If all 4 candidates fail, that is **not a wasted investigation** — it is
a strong positive finding: standard PPO hparam tuning cannot stabilize
Large-tier L-Mixed-0.90 under the current code. The failure ladder
becomes part of Phase 7 v2's operating-envelope characterization:

- Documents which knobs were tried and why each failed
- Names the specific code-level change(s) that would be needed for
  future Phase 7 v3 work (separate critic optimizer, value clipping,
  entropy schedule)
- Strengthens the Phase 7 v2 finding "Large-tier diverges from Medium-tier
  at L-Mixed" by ruling out the obvious hparam-tuning explanation

This is the same discipline that made the geometry-side C5 -> C6 -> C7
chain a strong publishable result rather than "we couldn't find the
tangent." A pre-registered falsification ladder is publishable in either
direction.

## 11. Cross-References

- **Diagnosis source:** within-segment training history of
  mixed_0_90_ext3 vs mixed_0_90_ext2 (entropy 2.28 -> 2.76, log_std
  -0.28 -> -0.04, value_loss spikes 700+, mean_reward drop 0.26 units).
- **Best-state baseline:** `mixed_0_90_ext2/checkpoints/...` (success
  0.344, alignment 0.735, mean_steps 162.9 at 8.34M env-steps,
  default hparams).
- **Acceptance-test discipline lineage:** Phase 10 optical audit
  C5 -> C6 -> C7 progression in
  [`../calibration/PHASE10_OPTICAL_AUDIT_HANDOFF.md`](../calibration/PHASE10_OPTICAL_AUDIT_HANDOFF.md).
- **Path A alternative:** continue batch with best-state discipline; see
  conversation handoff for mixed_0_95/97/99 + reward_phase3 sequencing.
- **Adopted-candidate result note:** Path B candidate 2 (`--value-coef
  0.25`) was adopted under the 3-stage test; the full multi-substrate
  receipt and the 6-policy Large-tier envelope this spec produced are in
  [`PHASE7_V2_RESULTS.md`](PHASE7_V2_RESULTS.md) §2 and §7.

## 12. Versioning

- **2026-05-15 (Path B v1, initial pin)** — diagnosis from mixed_0_90
  4-segment chain; 4-candidate hparam ladder pinned; 3-stage acceptance
  test pre-registered.

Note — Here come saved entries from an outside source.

[config.mk]
export PLATFORM = sky130hd
export DESIGN_NAME = cpu_control_fsm
export DESIGN_NICKNAME = d
export VERILOG_FILES = /design/src/rtl/cpu_control_fsm.sv
export SDC_FILE = /design/constraint.sdc
export NUM_CORES = 1
export LEC_CHECK = 0
export CORE_MARGIN = 2
export CORE_UTILIZATION = 30
export CTS_CLUSTER_SIZE = 16
export DETAILED_ROUTE_END_ITERATION = 10
export PLACE_DENSITY_LB_ADDON = 0.05
export SETUP_SLACK_MARGIN = 0.4
export SLEW_MARGIN = 20
export SYNTH_ARGS = -nofsm -noshare
export SYNTH_HDL_FRONTEND = slang
export SYNTH_SLANG_ARGS = --single-unit
[constraint.sdc]
create_clock -name clk -period 2.35 [get_ports clk]
set_input_delay 0.3525 -clock clk [delete_from_list [all_inputs] [get_ports clk]]
set_output_delay 0.3525 -clock clk [all_outputs]
set_load 0.005 [all_outputs]
[src/rtl/cpu_control_fsm.sv]
// Moore control FSM for the simple RISC core: fetch, PC update, decode, execute.
// Optional halt state with a halted output: define CTRL_HALT_EN.
module cpu_control_fsm #(
   parameter int STATE_W = 5
) (
   input  logic       clk,
   input  logic       reset,
   input  logic [2:0] opcode,
   input  logic [1:0] op,
   output logic [2:0] nsel,
   output logic [1:0] vsel,
   output logic       write,
   output logic       loada,
   output logic       loadb,
   output logic       loadc,
   output logic       loads,
   output logic       asel,
   output logic       bsel,
   output logic       load_ir,
   output logic       load_pc,
   output logic       reset_pc,
   output logic       addr_sel,
   output logic       load_addr,
   output logic [1:0] mem_cmd
`ifdef CTRL_HALT_EN
   ,
   output logic       halted
`endif
);

   typedef enum logic [STATE_W-1:0] {
      S_RST, S_IF1, S_IF2, S_UPC, S_DEC,
      S_WIMM, S_GETA, S_GETB, S_GETD, S_ALU,
      S_CMP, S_WRD, S_ADDR, S_LADDR, S_PASS,
      S_MRD1, S_MRD2, S_MWR, S_HALT
   } state_t;

   localparam logic [1:0] MC_IDLE  = 2'b00;
   localparam logic [1:0] MC_READ  = 2'b10;
   localparam logic [1:0] MC_WRITE = 2'b01;

   localparam logic [4:0] I_MOVI = 5'b110_10;
   localparam logic [4:0] I_MOVR = 5'b110_00;
   localparam logic [4:0] I_ADD  = 5'b101_00;
   localparam logic [4:0] I_AND  = 5'b101_10;
   localparam logic [4:0] I_CMP  = 5'b101_01;
   localparam logic [4:0] I_MVN  = 5'b101_11;
   localparam logic [4:0] I_LDR  = 5'b011_00;
   localparam logic [4:0] I_STR  = 5'b100_00;

   state_t     state_q, state_d;
   // decoded instruction captured in S_DEC steers the shared execute states
   logic [4:0] ins_q, ins_d;

   always_ff @(posedge clk or negedge reset) begin
      if (!reset) begin
         state_q <= S_RST;
         ins_q   <= '0;
      end else begin
         state_q <= state_d;
         ins_q   <= ins_d;
      end
   end

   always_comb begin
      state_d   = state_q;
      ins_d     = ins_q;
      nsel      = 3'b000;
      vsel      = 2'b00;
      write     = 1'b0;
      loada     = 1'b0;
      loadb     = 1'b0;
      loadc     = 1'b0;
      loads     = 1'b0;
      asel      = 1'b0;
      bsel      = 1'b0;
      load_ir   = 1'b0;
      load_pc   = 1'b0;
      reset_pc  = 1'b0;
      addr_sel  = 1'b0;
      load_addr = 1'b0;
      mem_cmd   = MC_IDLE;
`ifdef CTRL_HALT_EN
      halted    = 1'b0;
`endif
      unique case (state_q)
         S_IF1: begin
            addr_sel = 1'b1;
            mem_cmd  = MC_READ;
            state_d  = S_IF2;
         end
         S_IF2: begin
            addr_sel = 1'b1;
            mem_cmd  = MC_READ;
            load_ir  = 1'b1;
            state_d  = S_UPC;
         end
         S_UPC: begin
            load_pc = 1'b1;
            state_d = S_DEC;
         end
         S_DEC: begin
            ins_d = {opcode, op};
            case ({opcode, op})
               I_MOVI:         state_d = S_WIMM;
               I_MOVR, I_MVN:  state_d = S_GETB;
               I_ADD, I_AND,
               I_CMP:          state_d = S_GETA;
               I_LDR, I_STR:   state_d = S_GETA;
               default:        state_d = S_IF1;
            endcase
`ifdef CTRL_HALT_EN
            if (opcode == 3'b111) state_d = S_HALT;
`endif
         end
         S_WIMM: begin
            nsel    = 3'b001;
            vsel    = 2'b10;
            write   = 1'b1;
            state_d = S_IF1;
         end
         S_GETA: begin
            nsel  = 3'b101;
            loada = 1'b1;
            if (ins_q == I_LDR || ins_q == I_STR)
               state_d = S_ADDR;
            else
               state_d = S_GETB;
         end
         S_GETB: begin
            nsel    = 3'b010;
            loadb   = 1'b1;
            state_d = (ins_q == I_CMP) ? S_CMP : S_ALU;
         end
         S_GETD: begin
            nsel    = 3'b110;
            loadb   = 1'b1;
            state_d = S_PASS;
         end
         S_ALU: begin
            loadc   = 1'b1;
            asel    = (ins_q == I_MOVR);
            state_d = S_WRD;
         end
         S_CMP: begin
            loads   = 1'b1;
            state_d = S_IF1;
         end
         S_WRD: begin
            nsel    = 3'b100;
            write   = 1'b1;
            state_d = S_IF1;
         end
         S_ADDR: begin
            bsel    = 1'b1;
            loadc   = 1'b1;
            state_d = S_LADDR;
         end
         S_LADDR: begin
            load_addr = 1'b1;
            state_d   = (ins_q == I_STR) ? S_GETD : S_MRD1;
         end
         S_PASS: begin
            asel    = 1'b1;
            loadc   = 1'b1;
            state_d = S_MWR;
         end
         S_MRD1: begin
            mem_cmd = MC_READ;
            state_d = S_MRD2;
         end
         S_MRD2: begin
            mem_cmd = MC_READ;
            nsel    = 3'b100;
            vsel    = 2'b11;
            write   = 1'b1;
            state_d = S_IF1;
         end
         S_MWR: begin
            mem_cmd = MC_WRITE;
            state_d = S_IF1;
         end
`ifdef CTRL_HALT_EN
         S_HALT: begin
            halted  = 1'b1;
            state_d = S_HALT;
         end
`endif
         default: begin
            reset_pc = 1'b1;
            load_pc  = 1'b1;
            state_d  = S_IF1;
         end
      endcase
   end

endmodule
After elaboration in Yosys (flattened, before gate mapping)
Memories as Yosys holds them, arrays and structs flattened.
Index checks and enable logic that the tools add are counted.
- equality and inequality tests: 21
- mux-type cells: 19
- reduce and logical (&&, ||, !) cells: 9
- operators by type and width (kind ; count):
    case mux 5 bit (12 select lines) ; 1
    == test 5 x 4 -> 1 bit, second input constant ; 9
    == test 5 bit, second input constant ; 5
    == test 5 x 3 -> 1 bit, second input constant ; 4
    OR reduction 17 bit ; 1
    OR reduction 16 bit ; 1
    case mux 3 bit (5 select lines) ; 1
    2-to-1 mux 1 bit ; 11
    == test 5 x 2 -> 1 bit, second input constant ; 2
    case mux 2 bit (2 select lines) ; 2
    OR reduction 2 bit ; 3
    OR reduction 3 bit ; 2
    == test 5 x 1 -> 1 bit, second input constant ; 1
    2-to-1 mux 4 bit ; 1
    OR reduction 4 bit ; 1
    2-to-1 mux 3 bit ; 1
    2-to-1 mux 2 bit ; 1
    case mux 1 bit (2 select lines) ; 1
    logical OR 1 bit ; 1
- bits in registers: 10
- bits in read-only memories: 96
- bits of input ports: 7
- output and inout port bits: 19
- logic and storage cells: 52
- memories kept: 1
- memory list (name ; words ; width ; rd ports ; clocked after memory_dff ; write ports ; RTL line ; text):
    (no name shown) ; 32 ; 3 ; 1 ; 0 ; 0 ; 104 ; case ({opcode, op})

Logic depth before layout (Yosys ltp)
Gate-level depths: netlist of the first run.
- depth after elaboration: 4
- mapped depth: 6

Worst setup path after synthesis of the first run
Ideal clock, no wire load.
- path type: reg-to-output
- start point: register state_q[2]
- end point: output mem_cmd[1]
- arrival: 1167 ps
- setup slack: 831 ps
- cell stages (with the launch flop): 5
- path buffers: 1
- path through: dfrtp_1 or2_1 clkbuf_1 nor3_1 a21o_1
- longest elaborated chain between the ends: 3
- ends and longest elaborated chain (what ; RTL line ; text):
    from (decl) ; 51 ; state_t state_q, state_d;
    from (signal assigned) ; 60 ; state_q <= state_d;
    == test 5 x 4 -> 1 bit, or another cell as far along ; 86 ; unique case (state_q)
    OR reduction 4 bit (no source line) ; - ;
    case mux 2 bit (2 select lines) (*) ; 86 ;
    to (decl) ; 24 ; output logic [1:0] mem_cmd
Every way passes the cells marked *; elsewhere a longest branch is shown, timed or not.

Worst setup path after layout of the first run
- start point: register state_q[0]
- end point: output reset_pc
- longest elaborated chain between the ends: 3
- ends and longest elaborated chain (what ; RTL line ; text):
    == test 5 x 3 -> 1 bit, or another cell as far along ; 86 ;
    OR reduction 17 bit (no source line) (*) ; - ;
    2-to-1 mux 1 bit (*) ; 86 ;
    to (decl) ; 21 ; output logic reset_pc,
Marked as above.

==> summary.md, run 1 <==
| Metric | Value |
|---|---|
| CTS tree | built |
| Final net count | 180 |
| HPWL after DPL | 2200 um |
| Clock slew at reported path FFs | 60 ps |
| Clock latency on the worst-skew pair | 250 ps |
| Port buffer count | 25 |
| Largest cells by area after synthesis | dfrtp_1, mux2_1, nor2_1 |
| NetSw | 0.849 mW |
| # hold bufs at CTS | 0 |
| Crit start category | register |
| Seq/Total Area, Yosys | 26.0% |
| Die Height | 60.7 um |
| Met1 usage | 22.6% |
| Pin count of the biggest net entering global routing | 11 |
| Crit-path max FO | 6 |
| Maximum vdd drop | 588 uV |
| EDFF count, synth | 0 |
| GRT met3 Usage | 2.35% |
| TritonCTS buffer count | 3 |
| Cell taking the most area after synthesis | dfrtp_1 |
| Placer congestion estimate | 0.797 |
| Area Growth Syn to Fin | 60.4% |
| Number of global-route vias before repair | 1078 |
| Max Transition Viols Final | 0 |
| Data required, critical path | 2000 ps |
| Most frequent CP cell | nand2_1 |
| TritonRoute pass-1 iters | 4 |
| Leakage | 0.687 nW |
| Antenna Nets Post-Route | 0 |
| H-Tree Depth | 1 |
| Fraction of the cycle the final worst path needs | 88.0% |
| R2r worst-path depth | 7 |
| Post-synth top area share | 26.0% |
| Arr. time, crit path | 1720 ps |
| Routed WL per cell | 14.6 um |
| Avg Cell Area, Syn | 7.96 um^2 |
| IO Pins | 26 |
| YS warnings | 0 |
| Post-synth ARST share | 100% |
| Total power draw | 1.96 mW |
| Layout cells sized above 1 | 42.1% |
| Die footprint | 0.00368 mm^2 |
| Synth Cell Area | 963 um^2 |
| Final setup TNS | 0 ps |
| Pwr per Cell Area | 1270 mW/mm^2 |
| Comb power frac | 74.8% |
| Hold Fails Final Rpt | 0 |
| Synth cell count leaders | nor2_1, dfrtp_1, nand2_1 |
| Post-synthesis xor/xnor area fraction | 0% |
| CP cell instances | buf_6 > nor3_4 > nand2_1 > nand2_1 > clkdlybuf4s50_1 |
| Initial Util | 31.6% |
| Outcome | complete, no violations |
| Main flop type after synthesis | dfrtp_1 |
| Root Driver | clkbuf_4 |
| FF+latch count, synth | 10 |
| Clk buf depth | 2 |
| Worst Hold Class | in -> async |
| Die width | 60.7 um |
| Largest family of logic cells by synthesized area | simple AND/OR/NAND/NOR gates |
| Maxcap violations | 0 |
| DR iter-0 viols | 47 |
| Syn Nets | 128 |
| Post-Synth Simple-Gate Area | 38.1% |
| Sw Share | 43.4% |
| Critical path's slowest cell | clkdlybuf4s50_1 |
| Clock skew | 4.11 ps |
| Residual DRC | 0 |
| Post-synth cell types | 45 |
| Most frequent cell after synthesis | nor2_1 |
| GRT busiest layer | met2 |
| Reg power frac | 19.6% |
| CP max stage delay | 490 ps |
| Site Rows | 20 |
| Crit path time final | 2070 ps |
| Core area | 0.00305 mm^2 |
| Clk pwr share | 5.6% |
| Post-synthesis mux area share | 5.84% |
| GRT Total Usage | 18.3% |
| Cells after Synth | 121 |
| Diode count | 0 |
| Worst-margin pin slew | 445 ps |
| Routed vias/inst | 5.33 |
| Congestion Overflow GR | 0 |
| Final WL | 3140 um |
| Antenna violations before repair | 0 |
| Critical path class | reg -> out |
| GRT met2 Usage | 33.0% |
| Max transition margin | 70.2% |
| Max Fclk | 484 MHz |
| Internal | 1.11 mW |
| RSZ-0062 raised after global routing | true |
| Final setup viols | 0 |
| First-pass GRT wire length | 5120 um |
| Synth Area in Adders | 0% |
| Compound-Gate Fraction of Synth Area | 22.5% |
| DR vias | 1145 |
| Clk sinks | 10 |
| Endpoint class of the critical path | primary output |
-- state kept, by name (all words and copies together), names as in the netlist --
register	count
state_q	5
ins_q	5
-- layout by cell type (no fill, tap or decap), drive strengths merged, types with 3 or more instances in the layout --
cell type and instances:
buf 36, nor2 12, nand2 11, or3 3, dfrtp 10, nor3b 3, inv 4, mux2 5
o21ai 5, a21oi 6, o22ai 4, a31oi 4, clkdlybuf4s50 9, a211oi 3, nor3 7, dlygate4sd2 8
nor2b 7, clkbuf 7, nor4b 3
-- power by group through the flow --
stage | combinational, mW | clock [mW] | sequential, mW
after floorplan | 0.715 | 0 | 0.327
after global placement | 1.08 | 0 | 0.390
after detailed placement | 1.07 | 0 | 0.390
after CTS | 1.32 | 0.114 | 0.384
after global routing | 1.59 | 0.127 | 0.400
final | 1.46 | 0.110 | 0.384
-- per-stage QoR --
stage | setup WS, ps | cells | hold WS [ps] | utilization (%) | cell area, um^2
finish | 282 | 215 | 409 | 50.6 | 1550
global route | 161 | 215 | 447 | 50.6 | 1550
global placement | 262 | 189 | 543 | 41.8 | 1280
floorplan | 831 | 121 | 56.9 | - | 963
detailed placement | 228 | 189 | 559 | 41.8 | 1280
CTS | 242 | 209 | 429 | 48.6 | 1480
-- layout make-up --
cell class	instances	area [um^2]
clock buffer	3	22.5
fill	313	1510
sequential	10	255
tap	44	55.1
inverter	4	15.0
timing repair buffer	57	470
multi-input combinational	97	727
-- worst paths after layout --
kind / start / end / slack, ps
max: state_q[0] / reset_pc / 280
min: reset / ins_q[1] / 410
max reg2reg: state_q[0] / state_q[0] / 700
min reg2reg: ins_q[4] / ins_q[4] / 570
max in group asynchronous: reset / state_q[1] / 1610
min in group clk: ins_q[4] / ins_q[4] / 570
-- metal layers --
layer	up-vias	wire [um]
li1	554	-
met1	552	1330
met2	35	1660
met3	4	121
met4	0	28
met5	-	0
-- what timing repair did --
item / in CTS / in global routing
pin swaps: 3 / 4
endpoints found under the setup margin: 19 / 13
resized for setup: 46 / 23
buffers inserted: 17 / 6
-- logic make-up (layout without fill, tap and decap cells) --
| kind of cell | count (synthesis) | after routing |
|---|---|---|
| flip-flops | 10 | 10 |
| multiplexers | 5 | 5 |
| buffers and inverters | 14 | 64 |
| AO/OA/AOI/OAI | 32 | 32 |
| AND/OR/NAND/NOR | 60 | 60 |
-- critical path, delay by kind of cell, from the launching register on --
kind	cells	cell delay [ps]
AND/OR/NAND/NOR	3	350
buffers and inverters	2	650
flip-flops	1	470
(Power assumes the default switching activity.)
==> run 2, diff against run 1 <==
CORE_ASPECT_RATIO = 0.9   (was default)
==> run 2 against run 1 <==
  * Die area is essentially flat
  * Combinational power shrank 5%
  * Register-to-register slack gained 40 ps
  * Clock-buffer cell count increased by 1
  * Power shrank 0.66%
  * Critical endpoint is now mem_cmd[1]
  * Largest power group unchanged
==> summary.md, run 2 (synthesis gave the netlist of run 1 again) <==
| Metric | Value |
|---|---|
| Outcome | complete, no violations |
| Max Transition Viols Final | 0 |
| Final setup TNS | 0 ps |
| Top Registers | ins_q x5, state_q x5 |
| H-Tree Depth | 1 |
| Pwr per Cell Area | 1280 mW/mm^2 |
| Worst Hold Class | in -> async |
| HPWL after DPL | 2090 um |
| Data required, critical path | 2000 ps |
| Pin count of the biggest net entering global routing | 18 |
| Core area | 0.00307 mm^2 |
| Hold Fails Final Rpt | 0 |
| First-pass GRT wire length | 5090 um |
| Final net count | 177 |
| Residual DRC | 0 |
| Clock slew at reported path FFs | 70 ps |
| Port buffer count | 25 |
| Crit start category | register |
| Commonest non-fill, non-tap cells in the layout | buf_4, nor2_1, nand2_1, clkbuf_2, dlygate4sd2_1 |
| CP max stage delay | 470 ps |
| RSZ-0062 raised after global routing | true |
| Endpoint class of the critical path | primary output |
| Maxcap violations | 0 |
| Final setup viols | 0 |
| Clk sinks | 10 |
| Initial Util | 31.4% |
| Max Fclk | 498 MHz |
| Site Rows | 19 |
| Layout cells sized above 1 | 43.8% |
| Commonest non-fill, non-tap cell in the layout | buf_4 |
| Critical path class | reg -> out |
| Clock latency on the worst-skew pair | 270 ps |
| Crit path time final | 2010 ps |
| DR vias | 1130 |
| Critical path's slowest cell | dfrtp_2 |
| Fraction of the cycle the final worst path needs | 85.5% |
| Fill count | 307 |
| Leakage | 0.692 nW |
| Die Height | 57.8 um |
| Worst-margin pin slew | 485 ps |
| Root Driver | clkbuf_4 |
| WHS | 409 ps |
| Critical path origin | state_q[3] |
| Clock skew | 8.27 ps |
| Arr. time, crit path | 1660 ps |
| Bufs and invs on worst path | 3 |
| Die footprint | 0.00368 mm^2 |
| TritonCTS buffer count | 3 |
| TritonRoute pass-1 iters | 4 |
| Die width | 63.7 um |
| Final WL | 3160 um |
| Antenna violations before repair | 0 |
| Placer congestion estimate | 0.822 |
| CP cell instances | buf_4 > buf_4 > nand2_1 > o22ai_2 > a21o_1 > clkbuf_2 |
| Crit-path max FO | 7 |
| Routed vias/inst | 5.36 |
| Routed WL per cell | 15.0 um |
| # hold bufs at CTS | 0 |
| Diode count | 0 |
| Number of global-route vias before repair | 1034 |
| Maximum vdd drop | 473 uV |
| CTS tree | built |
| Max transition margin | 67.6% |
| R2R Path Start | state_q[0] |
| GRT Total Usage | 17.4% |
| Most frequent CP cell | buf_4 |
| Top delay family on crit path | flip-flops |
| Antenna Nets Post-Route | 0 |
| Clk buf depth | 2 |
| Area Growth Syn to Fin | 57.9% |
| DR iter-0 viols | 69 |
| IO Pins | 26 |
| Congestion Overflow GR | 0 |
[run 2: changes by cell type in the layout (fill, tap and decap cells not counted), moves of 2 or more]
cell,change
buf_2,-2
buf_4,-2
buf_6,-3
clkbuf_2,+5
clkdlybuf4s50_1,-3
dfrtp_1,-2
dfrtp_2,+2
nor2b_4,+2
o21ai_1,+2
[run 2: final timing paths]
path | slack (ps) | depth (start not counted) | endpoint
max | 340 | 6 | mem_cmd[1]
min | 410 | 1 | ins_q[4]
max reg2reg | 740 | 6 | state_q[1]
min reg2reg | 570 | 2 | ins_q[4]
max in group asynchronous | 1580 | 1 | state_q[4]
min in group clk | 570 | 2 | ins_q[4]
[run 2: what timing repair did]
item,in CTS,in global routing
pin swaps,5,8
endpoints found under the setup margin,19,12
resized for setup,47,33
buffers inserted,14,6
[run 2: area by class of cell]
type / count / area (um^2) / area share [%]
clock buffer: 4 / 36.3 / 2.38
sequential: 10 / 258 / 16.9
inverter: 4 / 15.0 / 0.987
multi-input combinational: 97 / 726 / 47.7
timing repair buffer: 54 / 434 / 28.5
tap: 42 / 52.6 / 3.45
[run 2: stage by stage]
| step | instances | util (%) | power, mW | instance area (um^2) | setup slack [ps] |
|---|---|---|---|---|---|
| 4_1_cts | 205 | 48.1 | 1.79 | 1480 | 235 |
| 3_5_place_dp | 187 | 41.6 | 1.45 | 1270 | 269 |
| 3_3_place_gp | 187 | 41.6 | 1.47 | 1270 | 264 |
| 6_report | 211 | 49.6 | 1.94 | 1520 | 341 |
| 2_1_floorplan | 121 | - | 1.04 | 963 | 831 |
| 5_1_grt | 211 | 49.6 | 2.08 | 1520 | 267 |
[run 2: metal layers]
layer  GRT usage, %  up-vias  wire (um)
met5              0        -          0
met4           3.11        0          8
met3           4.08        2        224
met2           24.5       44       1430
met1           27.1      543       1500
li1               -      541          -
[run 2: where the power goes]
part | internal [mW] | switching [mW]
Clock | 0.0941 | 0.0621
Sequential | 0.261 | 0.143
Combinational | 0.737 | 0.648
==> run 3, diff against run 2 <==
MAX_ROUTING_LAYER = met4   (was default)
TNS_END_PERCENT = 20   (was default)
==> run 3 against run 2 <==
  * Setup slack worse by 170 ps
  * Via count decreased by 6.3%
  * Clock skew down 2.7 ps
  * Sequential share of layout area up 1.4 points
  * Combinational power shrank 15%
  * Core utilization fell by 3.8 points
  * Largest power group unchanged
  * Die area did not move
  * Clock-buffer cell count is the same
  * Flip-flop and latch count stayed put
  * Global-route usage decreased by 0.66 points
  * Clock power barely moved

Multi-substrate discipline imported from the
  Phase 10 optical audit C5 -> C7 progression. No code changes
  authorized in v1; if all candidates fail, Phase 7 v3 (or equivalent)
  would own the code-level work.
- **2026-05-18 (Path B closed)** — candidate 2 (`--value-coef 0.25`)
  adopted under the 3-stage test. Subsequent cliff-subset batch
  surfaced the U-trough finding and the `λ=1.00` bootstrap-failure
  datapoint. Receipt at [`PHASE7_V2_RESULTS.md`](PHASE7_V2_RESULTS.md).